(Source data)
# # # #

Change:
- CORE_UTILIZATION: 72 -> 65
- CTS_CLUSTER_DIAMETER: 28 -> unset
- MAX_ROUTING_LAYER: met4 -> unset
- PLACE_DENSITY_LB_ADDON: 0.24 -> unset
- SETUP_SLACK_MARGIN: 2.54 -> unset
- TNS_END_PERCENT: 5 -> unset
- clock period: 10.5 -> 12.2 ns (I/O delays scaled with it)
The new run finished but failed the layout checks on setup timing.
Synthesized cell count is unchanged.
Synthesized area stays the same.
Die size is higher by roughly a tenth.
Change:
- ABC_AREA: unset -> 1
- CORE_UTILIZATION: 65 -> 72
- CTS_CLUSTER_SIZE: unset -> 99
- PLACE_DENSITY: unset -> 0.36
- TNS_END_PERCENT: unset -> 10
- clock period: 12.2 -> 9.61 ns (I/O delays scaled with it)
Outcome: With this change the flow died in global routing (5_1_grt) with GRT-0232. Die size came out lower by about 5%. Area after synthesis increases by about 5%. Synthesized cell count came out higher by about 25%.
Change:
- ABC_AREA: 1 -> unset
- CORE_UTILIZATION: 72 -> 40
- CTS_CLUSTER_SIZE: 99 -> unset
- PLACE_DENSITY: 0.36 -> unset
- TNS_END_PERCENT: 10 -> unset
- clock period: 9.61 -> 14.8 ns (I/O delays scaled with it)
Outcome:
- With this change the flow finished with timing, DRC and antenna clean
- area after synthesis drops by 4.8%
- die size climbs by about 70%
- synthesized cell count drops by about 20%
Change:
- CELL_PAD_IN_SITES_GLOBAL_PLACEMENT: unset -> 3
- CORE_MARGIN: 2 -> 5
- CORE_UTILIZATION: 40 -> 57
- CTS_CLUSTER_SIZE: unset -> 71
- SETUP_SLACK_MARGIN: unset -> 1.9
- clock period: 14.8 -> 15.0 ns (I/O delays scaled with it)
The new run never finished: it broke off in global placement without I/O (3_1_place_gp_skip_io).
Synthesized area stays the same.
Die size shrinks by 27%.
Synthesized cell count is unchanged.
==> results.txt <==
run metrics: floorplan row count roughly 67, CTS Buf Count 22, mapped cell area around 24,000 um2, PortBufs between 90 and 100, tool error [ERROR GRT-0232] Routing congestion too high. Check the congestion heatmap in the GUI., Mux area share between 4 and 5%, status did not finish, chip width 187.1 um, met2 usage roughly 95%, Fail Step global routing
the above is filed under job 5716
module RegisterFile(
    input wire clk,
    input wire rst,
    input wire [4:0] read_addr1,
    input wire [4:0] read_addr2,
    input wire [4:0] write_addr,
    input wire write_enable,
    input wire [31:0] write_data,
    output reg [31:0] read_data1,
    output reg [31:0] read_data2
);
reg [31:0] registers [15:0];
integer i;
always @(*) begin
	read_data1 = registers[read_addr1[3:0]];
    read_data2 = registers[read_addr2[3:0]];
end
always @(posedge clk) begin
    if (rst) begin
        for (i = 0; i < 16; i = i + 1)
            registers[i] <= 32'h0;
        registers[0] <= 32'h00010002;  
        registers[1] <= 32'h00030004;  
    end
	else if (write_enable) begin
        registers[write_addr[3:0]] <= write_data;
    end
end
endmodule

# # # #

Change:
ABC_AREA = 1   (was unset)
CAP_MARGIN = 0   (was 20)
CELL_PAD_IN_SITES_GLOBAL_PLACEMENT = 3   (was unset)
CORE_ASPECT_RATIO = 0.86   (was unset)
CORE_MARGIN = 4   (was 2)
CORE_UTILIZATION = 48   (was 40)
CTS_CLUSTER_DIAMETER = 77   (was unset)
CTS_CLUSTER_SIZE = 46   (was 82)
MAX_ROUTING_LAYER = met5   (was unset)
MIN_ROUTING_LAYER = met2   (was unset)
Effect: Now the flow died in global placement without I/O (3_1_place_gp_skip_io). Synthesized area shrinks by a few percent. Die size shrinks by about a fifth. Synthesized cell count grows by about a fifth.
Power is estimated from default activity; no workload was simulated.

# # # #

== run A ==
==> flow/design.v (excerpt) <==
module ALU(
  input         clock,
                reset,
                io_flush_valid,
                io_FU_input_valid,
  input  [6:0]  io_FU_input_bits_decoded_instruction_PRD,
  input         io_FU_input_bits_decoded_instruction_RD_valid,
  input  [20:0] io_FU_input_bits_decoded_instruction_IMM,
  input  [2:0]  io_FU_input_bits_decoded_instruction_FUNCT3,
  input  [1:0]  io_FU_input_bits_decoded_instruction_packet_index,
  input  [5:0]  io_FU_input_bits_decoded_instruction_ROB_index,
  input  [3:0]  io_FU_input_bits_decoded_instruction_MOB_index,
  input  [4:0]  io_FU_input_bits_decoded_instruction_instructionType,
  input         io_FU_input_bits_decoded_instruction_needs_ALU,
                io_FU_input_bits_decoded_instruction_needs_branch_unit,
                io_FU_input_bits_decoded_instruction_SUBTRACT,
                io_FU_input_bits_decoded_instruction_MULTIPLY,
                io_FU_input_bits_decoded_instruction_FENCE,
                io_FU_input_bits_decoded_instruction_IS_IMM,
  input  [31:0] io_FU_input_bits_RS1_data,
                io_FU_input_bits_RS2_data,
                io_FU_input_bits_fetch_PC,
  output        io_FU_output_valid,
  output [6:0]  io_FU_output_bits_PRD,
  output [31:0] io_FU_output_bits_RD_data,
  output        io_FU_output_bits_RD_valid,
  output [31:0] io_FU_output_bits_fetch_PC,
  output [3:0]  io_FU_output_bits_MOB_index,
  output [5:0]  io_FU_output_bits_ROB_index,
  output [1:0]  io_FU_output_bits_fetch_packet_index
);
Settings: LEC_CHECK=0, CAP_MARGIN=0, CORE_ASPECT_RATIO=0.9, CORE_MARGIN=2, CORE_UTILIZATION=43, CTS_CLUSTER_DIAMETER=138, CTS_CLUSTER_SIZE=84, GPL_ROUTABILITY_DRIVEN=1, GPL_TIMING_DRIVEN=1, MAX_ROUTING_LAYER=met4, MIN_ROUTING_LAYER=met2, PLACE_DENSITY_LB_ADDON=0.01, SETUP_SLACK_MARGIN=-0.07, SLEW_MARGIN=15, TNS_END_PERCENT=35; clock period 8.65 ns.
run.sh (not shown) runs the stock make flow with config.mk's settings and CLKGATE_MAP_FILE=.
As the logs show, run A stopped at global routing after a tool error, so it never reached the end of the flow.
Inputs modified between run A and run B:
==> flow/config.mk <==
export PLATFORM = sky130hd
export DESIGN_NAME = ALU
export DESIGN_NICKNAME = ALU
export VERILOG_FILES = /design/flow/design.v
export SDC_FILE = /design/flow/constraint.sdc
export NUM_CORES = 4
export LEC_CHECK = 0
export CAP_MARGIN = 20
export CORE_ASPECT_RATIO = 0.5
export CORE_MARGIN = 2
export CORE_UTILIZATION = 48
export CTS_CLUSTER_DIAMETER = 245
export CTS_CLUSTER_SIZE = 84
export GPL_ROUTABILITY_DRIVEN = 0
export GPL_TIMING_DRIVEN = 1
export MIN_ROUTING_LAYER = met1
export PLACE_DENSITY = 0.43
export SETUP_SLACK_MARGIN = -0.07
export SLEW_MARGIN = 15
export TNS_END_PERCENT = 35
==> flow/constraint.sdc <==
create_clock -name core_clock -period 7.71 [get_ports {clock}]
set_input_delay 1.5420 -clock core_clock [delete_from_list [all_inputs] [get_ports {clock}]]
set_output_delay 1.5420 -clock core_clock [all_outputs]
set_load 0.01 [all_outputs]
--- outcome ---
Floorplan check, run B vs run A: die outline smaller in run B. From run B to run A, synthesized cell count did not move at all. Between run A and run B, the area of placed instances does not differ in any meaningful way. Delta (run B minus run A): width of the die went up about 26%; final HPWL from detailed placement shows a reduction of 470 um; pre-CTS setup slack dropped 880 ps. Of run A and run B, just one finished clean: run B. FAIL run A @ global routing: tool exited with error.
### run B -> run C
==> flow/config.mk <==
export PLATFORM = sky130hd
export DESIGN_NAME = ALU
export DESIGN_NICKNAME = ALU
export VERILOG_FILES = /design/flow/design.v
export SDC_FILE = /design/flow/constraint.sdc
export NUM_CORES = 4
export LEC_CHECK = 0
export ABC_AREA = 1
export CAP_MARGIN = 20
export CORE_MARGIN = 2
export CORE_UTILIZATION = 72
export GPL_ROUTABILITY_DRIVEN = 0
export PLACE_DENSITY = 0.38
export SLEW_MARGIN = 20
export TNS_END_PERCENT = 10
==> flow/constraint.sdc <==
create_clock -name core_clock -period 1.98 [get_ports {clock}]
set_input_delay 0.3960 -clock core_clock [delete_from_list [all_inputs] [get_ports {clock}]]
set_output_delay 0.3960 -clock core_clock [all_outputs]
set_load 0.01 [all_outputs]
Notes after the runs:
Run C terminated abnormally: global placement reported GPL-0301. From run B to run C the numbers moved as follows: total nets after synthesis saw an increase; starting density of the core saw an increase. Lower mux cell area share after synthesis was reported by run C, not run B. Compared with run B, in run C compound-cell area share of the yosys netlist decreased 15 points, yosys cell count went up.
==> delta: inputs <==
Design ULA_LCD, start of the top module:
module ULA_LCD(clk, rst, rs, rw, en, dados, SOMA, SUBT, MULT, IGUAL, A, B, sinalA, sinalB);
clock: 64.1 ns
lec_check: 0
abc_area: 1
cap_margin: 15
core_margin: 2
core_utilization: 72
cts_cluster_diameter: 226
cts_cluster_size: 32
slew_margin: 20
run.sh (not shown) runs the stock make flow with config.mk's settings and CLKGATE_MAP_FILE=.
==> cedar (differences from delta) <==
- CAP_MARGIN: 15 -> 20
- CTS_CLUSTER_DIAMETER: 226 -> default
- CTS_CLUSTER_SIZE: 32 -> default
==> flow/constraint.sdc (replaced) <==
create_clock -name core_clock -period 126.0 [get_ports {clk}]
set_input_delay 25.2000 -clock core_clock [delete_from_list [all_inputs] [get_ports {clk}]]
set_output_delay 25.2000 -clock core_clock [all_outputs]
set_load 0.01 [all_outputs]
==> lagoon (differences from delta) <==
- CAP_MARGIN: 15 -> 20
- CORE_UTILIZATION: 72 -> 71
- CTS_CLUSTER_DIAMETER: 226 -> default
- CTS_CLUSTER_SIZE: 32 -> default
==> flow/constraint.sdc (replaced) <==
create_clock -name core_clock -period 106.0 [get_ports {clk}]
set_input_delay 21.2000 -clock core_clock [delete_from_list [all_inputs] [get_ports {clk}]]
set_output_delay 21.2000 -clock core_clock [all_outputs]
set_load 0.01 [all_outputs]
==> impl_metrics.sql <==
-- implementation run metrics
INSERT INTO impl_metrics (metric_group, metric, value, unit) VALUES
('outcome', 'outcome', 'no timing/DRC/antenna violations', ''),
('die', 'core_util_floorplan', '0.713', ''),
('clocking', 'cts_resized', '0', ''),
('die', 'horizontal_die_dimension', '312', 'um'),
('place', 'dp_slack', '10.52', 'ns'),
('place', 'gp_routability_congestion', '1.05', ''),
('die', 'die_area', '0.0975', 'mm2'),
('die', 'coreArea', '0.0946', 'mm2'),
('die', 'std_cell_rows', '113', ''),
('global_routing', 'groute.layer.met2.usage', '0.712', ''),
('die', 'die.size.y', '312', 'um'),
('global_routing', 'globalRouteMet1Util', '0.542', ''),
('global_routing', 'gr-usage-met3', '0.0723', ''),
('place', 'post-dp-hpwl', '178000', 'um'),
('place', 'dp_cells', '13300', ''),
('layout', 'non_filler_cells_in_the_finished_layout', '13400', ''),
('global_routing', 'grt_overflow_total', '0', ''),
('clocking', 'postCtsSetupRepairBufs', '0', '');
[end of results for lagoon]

# # # #

**AIM OF THE EXERCISE:** Among the records above, repeat exactly the line with "- CTS_CLUSTER_SIZE: unset -> 99", the line with "- clock period: 12.2", and every line in between, and only those.

**RESPONSE BOX:**
- CTS_CLUSTER_SIZE: unset -> 99
- PLACE_DENSITY: unset -> 0.36
- TNS_END_PERCENT: unset -> 10
- clock period: 12.2 -> 9.61 ns (I/O delays scaled with it)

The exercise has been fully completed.